DATA FOR PROCESSING:

◇ ◇ ◇ ◇

<file path="src/rtl/acc_probe_target.sv">
module acc_probe_target #(
  parameter int ADDR_W = 12
) (
  input  logic              clk,
  input  logic              rst_n,
  input  logic              bus_sel,
  input  logic              bus_we,
  input  logic [ADDR_W-1:0] bus_addr,
  input  logic [3:0]        bus_be,
  input  logic [31:0]       bus_wdata,
  output logic [31:0]       bus_rdata
);

  localparam int WA = ADDR_W - 2;
  localparam logic [7:0] LAST_TEST = 8'd2;

  logic [7:0]  sel_q;
  logic [31:0] hits_q;
  logic [7:0]  t_width;
  logic [31:0] t_off, t_data, t_name;
  logic [WA-1:0] widx;

  assign widx = bus_addr[ADDR_W-1:2];

  always_comb begin
    t_width = '0;
    t_off   = '0;
    t_data  = '0;
    t_name  = '0;
    case (sel_q)
      8'd0: begin t_width = 8'd1; t_off = 32'h101; t_data = 32'h5A;       t_name = 32'h65747962; end
      8'd1: begin t_width = 8'd2; t_off = 32'h202; t_data = 32'hBEEF;     t_name = 32'h666c6168; end
      8'd2: begin t_width = 8'd4; t_off = 32'h304; t_data = 32'h1234ABCD; t_name = 32'h64726f77; end
      default: ;
    endcase
  end

  logic [3:0]  base_be, exp_be;
  logic [31:0] lane_data, be_bits;
  logic        sel_wr, hit, rd_req;

  assign base_be   = (t_width == 8'd1) ? 4'b0001 :
                     (t_width == 8'd2) ? 4'b0011 :
                     (t_width == 8'd4) ? 4'b1111 : 4'b0000;
  assign exp_be    = base_be << t_off[1:0];
  assign lane_data = t_data << {t_off[1:0], 3'b000};
  assign be_bits   = {{8{bus_be[3]}}, {8{bus_be[2]}}, {8{bus_be[1]}}, {8{bus_be[0]}}};

  assign rd_req = bus_sel && !bus_we;
  assign sel_wr = bus_sel && bus_we && (widx == '0) && bus_be[0];
  assign hit    = bus_sel && bus_we && (exp_be != 4'b0000)
               && (widx == t_off[ADDR_W-1:2])
               && (bus_be == exp_be)
               && ((bus_wdata & be_bits) == lane_data);

  always_ff @(posedge clk) begin
    if (!rst_n) begin
      sel_q  <= '0;
      hits_q <= '0;
    end else if (sel_wr) begin
      sel_q  <= bus_wdata[7:0];
      hits_q <= '0;
    end else if (hit) begin
      hits_q <= hits_q + 32'd1;
    end
  end

  logic [31:0] rd_word;
  always_comb begin
    case (widx)
      WA'(0):  rd_word = {16'h0, t_width, 8'h0};
      WA'(1):  rd_word = t_off;
      WA'(2):  rd_word = t_data;
      WA'(3):  rd_word = hits_q;
      WA'(4):  rd_word = t_name;
      default: rd_word = '0;
    endcase
  end

  always_ff @(posedge clk) begin
    if (!rst_n)      bus_rdata <= '0;
    else if (rd_req) bus_rdata <= rd_word;
  end

  a_r5_clear_on_select: assert property (@(posedge clk) disable iff (!rst_n)
    sel_wr |=> hits_q == 32'd0);

  a_r6_count_step: assert property (@(posedge clk) disable iff (!rst_n)
    hit |=> hits_q == $past(hits_q) + 32'd1);

  a_r7_count_hold: assert property (@(posedge clk) disable iff (!rst_n)
    (!hit && !sel_wr) |=> $stable(hits_q));

  a_r3_unsupported: assert property (@(posedge clk) disable iff (!rst_n)
    (sel_q > LAST_TEST) |-> (t_width == 8'd0 && exp_be == 4'b0000));

  a_r9_rdata_hold: assert property (@(posedge clk) disable iff (!rst_n)
    !rd_req |=> $stable(bus_rdata));

  a_r9_beyond_zero: assert property (@(posedge clk) disable iff (!rst_n)
    (rd_req && widx >= WA'(8)) |=> bus_rdata == 32'd0);

endmodule

</file>
<file path="config.mk">
export PLATFORM = sky130hd
export DESIGN_NAME = acc_probe_target
export DESIGN_NICKNAME = d
export VERILOG_FILES = /design/src/rtl/acc_probe_target.sv
export SDC_FILE = /design/constraint.sdc
export NUM_CORES = 1
export LEC_CHECK = 0
export BUFFER_PORTS_ARGS = -buffer_cell sky130_fd_sc_hd__buf_2
export CAP_MARGIN = 20
export CORE_MARGIN = 8
export CORE_UTILIZATION = 56
export CTS_BUF_LIST = sky130_fd_sc_hd__clkbuf_4 sky130_fd_sc_hd__clkbuf_8
export CTS_CLUSTER_SIZE = 20
export DETAILED_ROUTE_END_ITERATION = 10
export GPL_TIMING_DRIVEN = 0
export PLACE_DENSITY_LB_ADDON = 0.08
export SYNTH_ARGS = -nofsm -noshare
export SYNTH_HDL_FRONTEND = slang
export SYNTH_SLANG_ARGS = --single-unit
</file>
<file path="constraint.sdc">
create_clock -name clk -period 3.6 [get_ports clk]
set_input_delay 0.72 -clock clk [delete_from_list [all_inputs] [get_ports clk]]
set_output_delay 0.72 -clock clk [all_outputs]
set_load 0.01 [all_outputs]
</file>
==> results of run 1 <==
-- placed cells by master, fill, tap and decap left out, drive strengths merged, types with 2 or more instances in the layout --
cell type,netlist,layout
clkinvlp,0,3
o31ai,16,16
or4b,2,2
nand2b,3,3
or3,15,15
a22oi,23,23
or2,2,2
o32ai,3,3
and2,8,8
o2111ai,2,2
o21a,2,2
o22a,2,2
clkinv,0,2
xnor2,2,2
nand3,10,10
buf,7,91
and3,6,6
or4,17,17
or3b,2,2
nor4,8,8
inv,17,18
mux2i,10,10
nor2b,5,5
nand2,41,41
nand4,14,14
a21oi,55,55
clkbuf,21,31
nand4b,5,5
dfxtp,72,72
a31oi,11,11
nor3,6,6
o21ai,30,30
nor2,37,37
-- worst reg2reg max path: cells and delay by family (launching register included) --
family                 cells  cell delay [ns]
and+or+nand+nor            5             2.18
buffers and inverters      3             0.50
DFF                        1             0.30
muxes                      1             0.16
AOI/OAI and AO/OA          1             0.14
-- power by group --
group | internal, mW | switching (mW) | total (mW)
Clock | 0.260 | 0.324 | 0.584
Combinational | 0.0371 | 0.0608 | 0.0979
Sequential | 0.795 | 0.00000894 | 0.796
Total | 1.09 | 0.385 | 1.48
-- registers in the layout, summed over array words and instances, names as in the netlist --
| register | flops |
|---|---|
| hits_q | 32 |
| bus_rdata | 32 |
| sel_q | 8 |
-- metrics by stage --
| step | setup TNS, ns | power, mW | area [um^2] | hold WS [ns] | util |
|---|---|---|---|---|---|
| final | 0 | 1.477 | 4519 | 0.4908 | 0.6764 |
| after global routing | 0 | 1.522 | 4519 | 0.5116 | 0.6764 |
| after CTS | 0 | 1.476 | 4492 | 0.4872 | 0.6723 |
| after detailed placement | -0.2705 | 0.9096 | 4315 | 0.4749 | 0.6459 |
| after global placement | -0.04917 | 0.9079 | 4315 | 0.4558 | 0.6459 |
| after floorplan | 0 | 0.8574 | 3815 | 0.4516 | - |
-- cells by family after synthesis --
logic type,share of synthesized area
AO/OA/AOI/OAI,0.2552
multiplexers,0.02624
AND/OR/NAND/NOR,0.2798
buffers and inverters,0.04821
XOR/XNOR,0.006889
flip-flops,0.3778
adder cells (fa/ha/maj),0.005903
-- path summary, 6_finish.rpt --
path	from	endpoint	slack (ns)	cells after the start
worst max-delay path	sel_q[1]	hits_q[8]	0.25	10
worst min-delay path	bus_rdata[20]	bus_rdata[20]	0.49	2
worst max register to register	sel_q[1]	hits_q[8]	0.25	10
worst min register to register	bus_rdata[20]	bus_rdata[20]	0.49	2
-- per-layer routing --
metal / vias to the layer above / wire, um
met4: 0 / 234
met2: 181 / 5752
li1: 2002 / -
met1: 1989 / 5052
met3: 27 / 1001
met5: - / 0
-- final cells by class --
class | instances | area, um^2 | share of cell area
Multi-Input combinational cell | 360 | 2190 | 0.4845
Sequential cell | 72 | 1441 | 0.3189
Timing Repair Buffer | 84 | 427.9 | 0.09468
Clock buffer | 10 | 131.4 | 0.02907
Buffer | 28 | 120.1 | 0.02658
Tap cell | 80 | 100.1 | 0.02215
Inverter | 17 | 63.81 | 0.01412
Clock inverter | 6 | 45.04 | 0.009967
==> impl_results.md, run 1 <==
* Status: completed
* Starting Density at 0.5710
* Fmax at 298.5 MHz
* First-pass GRT wire length at 19.35 mm
* Fin crit period at 3.350 ns
* Longest Clk Path Bufs at 2
* Worst-Margin Slew at 0.8531 ns
* Area Growth Syn to Fin at 18.46%
* Ant. Diodes at 0
* Fraction of layout cells with a size suffix above 1 at 0.2028
* Ys Warns at 0
* Mapped Nets at 530
* Setup Skew at 0.01179 ns
* Post-DRT Antenna Nets at 0
* Routability congestion estimate at 0.9026
* Starting DRT DRC Count at 282
* Crit path DAT at 3.63 ns
* Part of the Yosys area used for sequential elements at 0.3778
* Row Count at 30
* Count of cell types in the netlist at 62
* DR vias/cell at 6.391
* CP bufs+invs at 3
* Grt met1 use at 0.3036
* CTS clk-pin slew, worst paths at 0.08 ns
* Critical path's slowest cell: or4_1
* Clock root cell: clkbuf_8
* Data required time at the worst endpoint at 3.88 ns
* Final nets at 625
* Inst Count DP at 637
* Seq cells post-synth at 72
* Period utilization at 0.9306
* Startpoint types: register
* Final Non-Filler Cells at 657
* Fillers at 613
* Final Slew Violations at 0
* Met3 Resource Use GR at 0.05567
* Slew margin rel. at 0.4260
* DR vias at 4199
* Critical path's top delay family: simple AND/OR/NAND/NOR gates
* WL/cell at 18.32 um
* Max rail drop VDD at 0.0001945 V
* # resized after CTS at 0
* TritonCTS clock tree: done
* Max cap viols at 0
* GRT Util Overall at 0.2459
* Worst-path cell chain: buf_2, or4b_1, or2_1, clkbuf_1, mux2i_1, or4_1, or4_4, buf_6, or3_1, a21oi_1
* Detailed Routing Iterations Pass 1 at 5
* Initial antenna violation count at 0
* Mean Syn Cell Area at 7.998 um^2
* Core area at 0.006681 mm^2
* H-Tree Depth at 3
* IO Count at 84
* Post-synth top area share at 0.3778
* Setup crit end kind: register
* Num CTS Buffers at 9
* Leakage power at 1.663 nW
* Hold_buf cts at 0
* Top cells by count, synth: 72 x dfxtp_1, 55 x a21oi_1, 41 x nand2_1
* Critical path fanouts, max at 10
* Post-synthesis async set-or-reset flop share at 0
* Synth top area cells: dfxtp_1 38%, a21oi_1 7.2%, a22oi_1 4.5%
* Die area at 0.009709 mm^2
* Post-synth EDFFs at 0
* Number of port buffers at 80
* Clock sink count at 72
* Prevailing post-synth register cell: dfxtp_1
* Met2 usage at 0.4008
* P per Cell Area at 326.9 mW/mm^2
* RSZ-0062 raised after global routing: no
* Final setup fails at 0
* Post CTS Setup Buffer Count at 0
* Path type of the worst min-delay path: register to register
* Crit Path Class: register to register
* Congestion Overflow GR at 0
* Busiest layer in global routing: met2
* Pre-CTS setup slack at -0.05439 ns
* Vias in the first global route at 3922
* Routed WL at 12.04 mm
* Synth area leader: dfxtp_1
* CP max stage delay at 0.58 ns
* Top-count cell post-synth: dfxtp_1
* # DRC at 0
* Hold Fails Final Rpt at 0
* Die height at 98.54 um
* Setup slack after layout at 0.2500 ns
* Area of the mapped netlist at 0.003815 mm^2
* Clock Latency Late Sink at 0.36 ns
* Largest net degree at the start of global routing at 14
* Synth Instances at 477
* Post-DP HPWL at 9.191 mm
* Die Wd at 98.54 um
(Power assumes the default switching activity.)
==> inputs of run 2 (changes only) <==
--- a/config.mk
+++ b/config.mk
@@ -13,6 +13,7 @@
 export CTS_CLUSTER_SIZE = 20
 export DETAILED_ROUTE_END_ITERATION = 10
 export GPL_TIMING_DRIVEN = 0
+export MAX_ROUTING_LAYER = met4
 export PLACE_DENSITY_LB_ADDON = 0.08
 export SYNTH_ARGS = -nofsm -noshare
 export SYNTH_HDL_FRONTEND = slang
==> run 2 against run 1 <==
  * Cell count unchanged
  * Sequential power about the same
  * Global-route usage increased by 0.85 points
  * Via count increased by 0.43%
  * Worst hold slack got worse by 0.0052 ns
  * Final area increased by 0.53%
  * Critical path type unchanged
### config.mk
export PLATFORM = sky130hd
export DESIGN_NAME = sfsr_ctrl
export DESIGN_NICKNAME = d
export VERILOG_FILES = /design/src/rtl/sfsr_pkg.sv /design/src/rtl/sfsr_wel.sv /design/src/rtl/sfsr_prot_regs.sv /design/src/rtl/sfsr_range_dec.sv /design/src/rtl/sfsr_ctrl.sv
export SDC_FILE = /design/constraint.sdc
export NUM_CORES = 1
export LEC_CHECK = 0
export ABC_AREA = 0
export BUFFER_PORTS_ARGS = -buffer_cell sky130_fd_sc_hd__buf_4
export CAP_MARGIN = 5
export CELL_PAD_IN_SITES_DETAIL_PLACEMENT = 1
export CELL_PAD_IN_SITES_GLOBAL_PLACEMENT = 1
export CORE_UTILIZATION = 26
export DETAILED_ROUTE_END_ITERATION = 12
export PLACE_DENSITY = 0.74
export REMOVE_ABC_BUFFERS = 1
export SLEW_MARGIN = 20
export SYNTH_ARGS = -nofsm -noshare
export SYNTH_HDL_FRONTEND = slang
export SYNTH_SLANG_ARGS = --single-unit
### constraint.sdc
create_clock -name clk -period 1.81 [get_ports clk]
set_clock_uncertainty 0.1 [all_clocks]
set_input_delay 0.362 -clock clk [delete_from_list [all_inputs] [get_ports clk]]
set_output_delay 0.362 -clock clk [all_outputs]
set_load 0.02 [all_outputs]
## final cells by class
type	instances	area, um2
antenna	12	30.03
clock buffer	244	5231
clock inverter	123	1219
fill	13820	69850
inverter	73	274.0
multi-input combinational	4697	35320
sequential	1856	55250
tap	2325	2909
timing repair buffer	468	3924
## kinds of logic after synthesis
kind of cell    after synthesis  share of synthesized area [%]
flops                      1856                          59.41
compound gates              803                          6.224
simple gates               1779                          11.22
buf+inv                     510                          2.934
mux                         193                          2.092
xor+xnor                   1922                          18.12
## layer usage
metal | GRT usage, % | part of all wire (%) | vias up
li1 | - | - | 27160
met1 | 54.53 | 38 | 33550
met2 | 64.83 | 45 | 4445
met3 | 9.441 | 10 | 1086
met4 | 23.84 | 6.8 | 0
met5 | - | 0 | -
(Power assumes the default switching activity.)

◇ ◇ ◇ ◇

PROBLEM REQUIREMENTS: For the word "synthesized", return every line of the records that holds it.

SOLUTION BELOW:
logic type,share of synthesized area
kind of cell    after synthesis  share of synthesized area [%]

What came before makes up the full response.